Selon les données recueillies par l’Alliance pour la Qualité de l’Air Internationale (ACI), 13 pays dans le monde — dont neuf en Afrique — étaient entièrement dépendants des capteurs installés dans les ambassades américaines pour accéder à des données réglementaires sur la qualité de l’air. La Côte d’Ivoire, la Guinée, le Mali, le Burkina Faso, le Togo, le Soudan, le Gabon, le Tchad et la République démocratique du Congo figurent parmi les pays les plus durement touchés par cette interruption, désormais privés de toute surveillance publique, fiable et accessible de leur atmosphère.

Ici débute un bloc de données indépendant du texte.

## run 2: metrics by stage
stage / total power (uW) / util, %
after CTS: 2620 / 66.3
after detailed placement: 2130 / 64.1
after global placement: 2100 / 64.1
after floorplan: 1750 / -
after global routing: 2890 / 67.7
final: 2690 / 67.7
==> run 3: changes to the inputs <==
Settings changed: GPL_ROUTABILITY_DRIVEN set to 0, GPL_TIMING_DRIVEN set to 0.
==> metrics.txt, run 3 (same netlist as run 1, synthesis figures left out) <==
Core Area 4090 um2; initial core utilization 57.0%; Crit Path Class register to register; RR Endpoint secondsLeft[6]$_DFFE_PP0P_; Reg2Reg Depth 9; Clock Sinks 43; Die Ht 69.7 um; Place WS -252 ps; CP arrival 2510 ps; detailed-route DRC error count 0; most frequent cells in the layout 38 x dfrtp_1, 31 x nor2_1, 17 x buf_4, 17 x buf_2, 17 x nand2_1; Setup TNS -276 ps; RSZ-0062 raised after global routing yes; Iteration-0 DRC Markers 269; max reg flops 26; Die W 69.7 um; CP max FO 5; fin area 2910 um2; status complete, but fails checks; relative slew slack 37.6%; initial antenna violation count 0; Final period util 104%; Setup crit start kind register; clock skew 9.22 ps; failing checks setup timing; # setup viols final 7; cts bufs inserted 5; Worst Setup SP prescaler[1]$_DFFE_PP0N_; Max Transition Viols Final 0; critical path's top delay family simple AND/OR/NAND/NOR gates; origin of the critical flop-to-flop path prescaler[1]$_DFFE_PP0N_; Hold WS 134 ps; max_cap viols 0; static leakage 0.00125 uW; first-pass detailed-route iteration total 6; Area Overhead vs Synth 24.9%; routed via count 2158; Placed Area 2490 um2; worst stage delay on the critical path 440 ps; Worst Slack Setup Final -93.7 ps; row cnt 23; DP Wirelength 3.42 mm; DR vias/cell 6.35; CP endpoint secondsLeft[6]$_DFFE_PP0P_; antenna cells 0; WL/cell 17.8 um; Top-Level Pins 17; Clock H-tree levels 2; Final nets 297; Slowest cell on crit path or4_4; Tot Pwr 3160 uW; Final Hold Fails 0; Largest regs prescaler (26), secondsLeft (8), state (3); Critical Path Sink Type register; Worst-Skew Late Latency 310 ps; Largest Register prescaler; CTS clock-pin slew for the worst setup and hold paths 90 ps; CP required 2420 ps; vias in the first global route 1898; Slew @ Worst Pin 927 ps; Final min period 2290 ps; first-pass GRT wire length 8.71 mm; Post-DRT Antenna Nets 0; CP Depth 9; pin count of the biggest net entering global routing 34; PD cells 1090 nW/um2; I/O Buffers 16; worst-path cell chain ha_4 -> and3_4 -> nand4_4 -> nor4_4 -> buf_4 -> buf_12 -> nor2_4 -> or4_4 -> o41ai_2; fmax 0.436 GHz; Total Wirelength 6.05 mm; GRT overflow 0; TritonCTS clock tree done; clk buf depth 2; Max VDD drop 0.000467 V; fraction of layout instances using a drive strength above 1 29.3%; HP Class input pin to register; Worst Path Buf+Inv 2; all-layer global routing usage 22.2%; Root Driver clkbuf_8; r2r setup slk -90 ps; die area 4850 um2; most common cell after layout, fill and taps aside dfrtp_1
[config.mk]
export PLATFORM = sky130hd
export DESIGN_NAME = kernel_zrle
export DESIGN_NICKNAME = d
export VERILOG_FILES = /design/src/rtl/kernel_zrle.sv
export SDC_FILE = /design/constraint.sdc
export NUM_CORES = 1
export LEC_CHECK = 0
export ABC_AREA = 1
export BUFFER_PORTS_ARGS = -buffer_cell sky130_fd_sc_hd__buf_2
export CAP_MARGIN = 30
export CORE_MARGIN = 2
export CORE_UTILIZATION = 41
export CTS_BUF_LIST = sky130_fd_sc_hd__clkbuf_8
export DETAILED_ROUTE_END_ITERATION = 12
export PLACE_DENSITY_LB_ADDON = 0.15
export SLEW_MARGIN = 10
export SYNTH_ARGS = -nofsm -noshare
export SYNTH_HDL_FRONTEND = slang
export SYNTH_SLANG_ARGS = --single-unit
[constraint.sdc]
create_clock -name clk -period 9 [get_ports clk]
set_input_delay 1.8 -clock clk [delete_from_list [all_inputs] [get_ports clk]]
set_output_delay 1.8 -clock clk [all_outputs]
set_load 0.01 [all_outputs]
## src/rtl/uart_pkg.sv

```systemverilog
// Shared parity-mode constants, FSM state types and the baud divider helper
// for the parametrised UART transceiver.
package uart_pkg;

   localparam int PAR_NONE = 0;
   localparam int PAR_EVEN = 1;
   localparam int PAR_ODD  = 2;

   typedef enum logic [2:0] {TX_IDLE, TX_START, TX_DATA, TX_PARITY, TX_STOP} txState_e;
   typedef enum logic [2:0] {RX_IDLE, RX_START, RX_DATA, RX_PARITY, RX_STOP} rxState_e;

   // Rounded clocks-per-tick, never less than one so the tick always fires.
   function automatic int calcDiv(input longint clkHz, input longint baud, input longint ovs);
      longint den;
      longint q;
      den = baud * ovs;
      q   = (clkHz + den / 2) / den;
      if (q < 1) q = 1;
      return int'(q);
   endfunction

endpackage

```

## src/rtl/uart_xcvr_param_if.sv

```systemverilog
// Handshake bundle between the UART transceiver (slave) and its control logic (master).
interface uart_xcvr_param_if #(
   parameter int DATA_BITS = 8
);
   logic [DATA_BITS-1:0] TX_DATA;
   logic                 TX_VALID;
   logic                 TX_READY;
   logic [DATA_BITS-1:0] RX_DATA;
   logic                 RX_VALID;
   logic                 RX_READY;
   logic                 RX_PERR;
   logic                 RX_FERR;
   logic                 RX_OVR;

   modport master (
      output TX_DATA, TX_VALID, RX_READY,
      input  TX_READY, RX_DATA, RX_VALID, RX_PERR, RX_FERR, RX_OVR
   );

   modport slave (
      input  TX_DATA, TX_VALID, RX_READY,
      output TX_READY, RX_DATA, RX_VALID, RX_PERR, RX_FERR, RX_OVR
   );
endinterface

```

## src/rtl/uart_baud_tick.sv

```systemverilog
// Free-running divider producing the one-cycle oversampling tick shared by RX and TX.
module uart_baud_tick
   import uart_pkg::*;
#(
   parameter int CLK_HZ     = 100000000,
   parameter int BAUD       = 9600,
   parameter int OVERSAMPLE = 16
) (
   input  logic CLK,
   input  logic ARST_L,
   output logic TICK
);

   localparam int DIV = calcDiv(longint'(CLK_HZ), longint'(BAUD), longint'(OVERSAMPLE));
   localparam int CW  = (DIV > 1) ? $clog2(DIV) : 1;
   localparam logic [CW-1:0] LAST = CW'(DIV - 1);

   logic [CW-1:0] cnt_q, cnt_d;

   always_comb begin
      cnt_d = cnt_q + 1'b1;
      if (cnt_q == LAST) cnt_d = '0;
   end

   always_ff @(posedge CLK or negedge ARST_L) begin
      if (!ARST_L) cnt_q <= '0;
      else         cnt_q <= cnt_d;
   end

   assign TICK = (cnt_q == LAST);

endmodule

```

## src/rtl/uart_xcvr_param.sv

```systemverilog
// Full-duplex UART with configurable width/parity/stop bits, valid/ready handshakes
// and parity, framing and overrun reporting, all on a single system clock.
module uart_xcvr_param
   import uart_pkg::*;
#(
   parameter int CLK_HZ     = 100000000,
   parameter int BAUD       = 9600,
   parameter int DATA_BITS  = 8,
   parameter int PARITY     = 0,
   parameter int STOP_BITS  = 1,
   parameter int OVERSAMPLE = 16
) (
   input  logic CLK,
   input  logic ARST_L,
   input  logic RX,
   output logic TX,
   uart_xcvr_param_if.slave bus
);

   localparam int BCW = $clog2(DATA_BITS + 1);
   localparam int TCW = $clog2(OVERSAMPLE);
   localparam logic [TCW-1:0] LAST_TICK = TCW'(OVERSAMPLE - 1);
   localparam logic [TCW-1:0] HALF_TICK = TCW'(OVERSAMPLE / 2 - 1);
   localparam logic [BCW-1:0] LAST_BIT  = BCW'(DATA_BITS - 1);
   localparam logic           ODD_INV   = (PARITY == PAR_ODD);

   logic tick;

   uart_baud_tick #(.CLK_HZ(CLK_HZ), .BAUD(BAUD), .OVERSAMPLE(OVERSAMPLE)) uTick (
      .CLK(CLK), .ARST_L(ARST_L), .TICK(tick)
   );

   txState_e             txState_q, txState_d;
   logic [DATA_BITS-1:0] txShift_q, txShift_d;
   logic [BCW-1:0]       txBit_q, txBit_d;
   logic [TCW-1:0]       txTick_q, txTick_d;
   logic                 txStop2_q, txStop2_d;
   logic                 txPar_q, txPar_d;
   logic                 txLine, txBitDone;

   always_comb begin
      txState_d = txState_q;
      txShift_d = txShift_q;
      txBit_d   = txBit_q;
      txTick_d  = txTick_q;
      txStop2_d = txStop2_q;
      txPar_d   = txPar_q;
      txLine    = 1'b1;
      txBitDone = tick && (txTick_q == LAST_TICK);
      if (tick) txTick_d = txBitDone ? '0 : txTick_q + 1'b1;
      case (txState_q)
         TX_IDLE: begin
            txTick_d = '0;
            if (bus.TX_VALID) begin
               txShift_d = bus.TX_DATA;
               txPar_d   = (^bus.TX_DATA) ^ ODD_INV;
               txBit_d   = '0;
               txStop2_d = 1'b0;
               txState_d = TX_START;
            end
         end
         TX_START: begin
            txLine = 1'b0;
            if (txBitDone) txState_d = TX_DATA;
         end
         TX_DATA: begin
            txLine = txShift_q[0];
            if (txBitDone) begin
               txShift_d = txShift_q >> 1;
               if (txBit_q == LAST_BIT) begin
                  txBit_d   = '0;
                  txState_d = (PARITY == PAR_NONE) ? TX_STOP : TX_PARITY;
               end else begin
                  txBit_d = txBit_q + 1'b1;
               end
            end
         end
         TX_PARITY: begin
            txLine = txPar_q;
            if (txBitDone) txState_d = TX_STOP;
         end
         TX_STOP: begin
            // The second stop bit reuses the per-bit tick counter for another lap.
            if (txBitDone) begin
               if ((STOP_BITS == 2) && !txStop2_q) txStop2_d = 1'b1;
               else                                txState_d = TX_IDLE;
            end
         end
         default: txState_d = TX_IDLE;
      endcase
   end

   always_ff @(posedge CLK or negedge ARST_L) begin
      if (!ARST_L) begin
         txState_q <= TX_IDLE;
         txShift_q <= '0;
         txBit_q   <= '0;
         txTick_q  <= '0;
         txStop2_q <= 1'b0;
         txPar_q   <= 1'b0;
      end else begin
         txState_q <= txState_d;
         txShift_q <= txShift_d;
         txBit_q   <= txBit_d;
         txTick_q  <= txTick_d;
         txStop2_q <= txStop2_d;
         txPar_q   <= txPar_d;
      end
   end

   assign TX           = txLine;
   assign bus.TX_READY = (txState_q == TX_IDLE);

   logic rxMeta_q, rxSync_q, rxPrev_q;

   always_ff @(posedge CLK or negedge ARST_L) begin
      if (!ARST_L) begin
         rxMeta_q <= 1'b1;
         rxSync_q <= 1'b1;
         rxPrev_q <= 1'b1;
      end else begin
         rxMeta_q <= RX;
         rxSync_q <= rxMeta_q;
         rxPrev_q <= rxSync_q;
      end
   end

   rxState_e             rxState_q, rxState_d;
   logic [DATA_BITS-1:0] rxShift_q, rxShift_d;
   logic [BCW-1:0]       rxBit_q, rxBit_d;
   logic [TCW-1:0]       rxTick_q, rxTick_d;
   logic                 rxParErr_q, rxParErr_d;
   logic                 rxBitDone, rxDone, rxFerrNow;

   always_comb begin
      rxState_d  = rxState_q;
      rxShift_d  = rxShift_q;
      rxBit_d    = rxBit_q;
      rxTick_d   = rxTick_q;
      rxParErr_d = rxParErr_q;
      rxDone     = 1'b0;
      rxFerrNow  = 1'b0;
      rxBitDone  = tick && (rxTick_q == LAST_TICK);
      if (tick) rxTick_d = rxBitDone ? '0 : rxTick_q + 1'b1;
      case (rxState_q)
         RX_IDLE: begin
            rxTick_d   = '0;
            rxBit_d    = '0;
            rxParErr_d = 1'b0;
            if (rxPrev_q && !rxSync_q) rxState_d = RX_START;
         end
         RX_START: begin
            // Half-bit check both rejects glitches and aligns later samples to bit centres.
            if (tick && (rxTick_q == HALF_TICK)) begin
               rxTick_d  = '0;
               rxState_d = rxSync_q ? RX_IDLE : RX_DATA;
            end
         end
         RX_DATA: begin
            if (rxBitDone) begin
               rxShift_d = {rxSync_q, rxShift_q[DATA_BITS-1:1]};
               if (rxBit_q == LAST_BIT) begin
                  rxBit_d   = '0;
                  rxState_d = (PARITY == PAR_NONE) ? RX_STOP : RX_PARITY;
               end else begin
                  rxBit_d = rxBit_q + 1'b1;
               end
            end
         end
         RX_PARITY: begin
            if (rxBitDone) begin
               rxParErr_d = rxSync_q ^ (^rxShift_q) ^ ODD_INV;
               rxState_d  = RX_STOP;
            end
         end
         RX_STOP: begin
            if (rxBitDone) begin
               rxDone    = 1'b1;
               rxFerrNow = !rxSync_q;
               rxState_d = RX_IDLE;
            end
         end
         default: rxState_d = RX_IDLE;
      endcase
   end

   always_ff @(posedge CLK or negedge ARST_L) begin
      if (!ARST_L) begin
         rxState_q  <= RX_IDLE;
         rxShift_q  <= '0;
         rxBit_q    <= '0;
         rxTick_q   <= '0;
         rxParErr_q <= 1'b0;
      end else begin
         rxState_q  <= rxState_d;
         rxShift_q  <= rxShift_d;
         rxBit_q    <= rxBit_d;
         rxTick_q   <= rxTick_d;
         rxParErr_q <= rxParErr_d;
      end
   end

   logic [DATA_BITS-1:0] rxData_q, rxData_d;
   logic                 rxValid_q, rxValid_d;
   logic                 rxPerr_q, rxPerr_d;
   logic                 rxFerr_q, rxFerr_d;
   logic                 rxOvr_q, rxOvr_d;
   logic                 rxHs;

   // A consumer read on the completion cycle frees the holding slot, so it wins over overrun.
   always_comb begin
      rxData_d  = rxData_q;
      rxValid_d = rxValid_q;
      rxPerr_d  = rxPerr_q;
      rxFerr_d  = rxFerr_q;
      rxOvr_d   = rxOvr_q;
      rxHs      = rxValid_q && bus.RX_READY;
      if (rxDone && (!rxValid_q || rxHs)) begin
         rxData_d  = rxShift_q;
         rxPerr_d  = rxParErr_q;
         rxFerr_d  = rxFerrNow;
         rxValid_d = 1'b1;
      end else if (rxHs) begin
         rxValid_d = 1'b0;
      end
      if (rxHs)                      rxOvr_d = 1'b0;
      else if (rxDone && rxValid_q)  rxOvr_d = 1'b1;
   end

   always_ff @(posedge CLK or negedge ARST_L) begin
      if (!ARST_L) begin
         rxData_q  <= '0;
         rxValid_q <= 1'b0;
         rxPerr_q  <= 1'b0;
         rxFerr_q  <= 1'b0;
         rxOvr_q   <= 1'b0;
      end else begin
         rxData_q  <= rxData_d;
         rxValid_q <= rxValid_d;
         rxPerr_q  <= rxPerr_d;
         rxFerr_q  <= rxFerr_d;
         rxOvr_q   <= rxOvr_d;
      end
   end

   assign bus.RX_DATA  = rxData_q;
   assign bus.RX_VALID = rxValid_q;
   assign bus.RX_PERR  = rxPerr_q;
   assign bus.RX_FERR  = rxFerr_q;
   assign bus.RX_OVR   = rxOvr_q;

endmodule

```

## src/flat_wrapper.sv

```systemverilog
// flat-port wrapper written by rule: the top's interface ports become plain ports
module uart_xcvr_param_flat import uart_pkg::*;
#(
   parameter int CLK_HZ     = 100000000,
   parameter int BAUD       = 9600,
   parameter int DATA_BITS  = 8,
   parameter int PARITY     = 0,
   parameter int STOP_BITS  = 1,
   parameter int OVERSAMPLE = 16
)
  (CLK, ARST_L, RX, TX, bus_TX_DATA, bus_TX_VALID, bus_RX_READY, bus_TX_READY, bus_RX_DATA, bus_RX_VALID, bus_RX_PERR, bus_RX_FERR, bus_RX_OVR);
  uart_xcvr_param_if #(.DATA_BITS(DATA_BITS)) bus_i ();
  input  logic CLK;
  input  logic ARST_L;
  input  logic RX;
  output logic TX;
  input wire logic [$bits(bus_i.TX_DATA)-1:0] bus_TX_DATA;
  input wire logic [$bits(bus_i.TX_VALID)-1:0] bus_TX_VALID;
  input wire logic [$bits(bus_i.RX_READY)-1:0] bus_RX_READY;
  output wire logic [$bits(bus_i.TX_READY)-1:0] bus_TX_READY;
  output wire logic [$bits(bus_i.RX_DATA)-1:0] bus_RX_DATA;
  output wire logic [$bits(bus_i.RX_VALID)-1:0] bus_RX_VALID;
  output wire logic [$bits(bus_i.RX_PERR)-1:0] bus_RX_PERR;
  output wire logic [$bits(bus_i.RX_FERR)-1:0] bus_RX_FERR;
  output wire logic [$bits(bus_i.RX_OVR)-1:0] bus_RX_OVR;
  assign bus_i.TX_DATA = bus_TX_DATA;
  assign bus_i.TX_VALID = bus_TX_VALID;
  assign bus_i.RX_READY = bus_RX_READY;
  assign bus_TX_READY = bus_i.TX_READY;
  assign bus_RX_DATA = bus_i.RX_DATA;
  assign bus_RX_VALID = bus_i.RX_VALID;
  assign bus_RX_PERR = bus_i.RX_PERR;
  assign bus_RX_FERR = bus_i.RX_FERR;
  assign bus_RX_OVR = bus_i.RX_OVR;
  uart_xcvr_param #(.CLK_HZ(CLK_HZ), .BAUD(BAUD), .DATA_BITS(DATA_BITS), .PARITY(PARITY), .STOP_BITS(STOP_BITS), .OVERSAMPLE(OVERSAMPLE)) u_core (.CLK(CLK), .ARST_L(ARST_L), .RX(RX), .TX(TX), .bus(bus_i));
endmodule
```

Dans ces pays, les capteurs des ambassades représentaient souvent la seule source de données en temps réel et de qualité réglementaire, permettant non seulement d’informer les populations, mais aussi de guider les politiques de santé publique et les recherches scientifiques. Une étude de 2022 a montré que la présence de ces capteurs avait permis de réduire les niveaux de particules fines PM2,5 de 2 à 4 microgrammes par mètre cube, entraînant une baisse notable de la mortalité prématurée et des coûts de santé publique. « Des données ouvertes et de haute qualité sur la qualité de l’air sont la pierre angulaire de la lutte mondiale contre la pollution », déclare Lauri Myllyvirta, analyste principal au Centre de Recherche sur l’Énergie et l’Air Propre (CREA). « L’interruption des données AirNow fragilise les efforts menés pour réduire l’exposition à la pollution atmosphérique, particulièrement dans les pays où ces capteurs étaient la seule source fiable. »
En Afrique, malgré l’existence de systèmes gouvernementaux de surveillance dans certains pays, la transparence et l’accessibilité publique des données restent inégales. Le Ghana, Madagascar et le Nigeria partagent des données de manière partielle. Le Mozambique et l’Algérie, quant à eux, ne rendent pas leurs données accessibles au public. Seuls l’Ouganda et le Kenya se distinguent par un niveau de transparence élevé.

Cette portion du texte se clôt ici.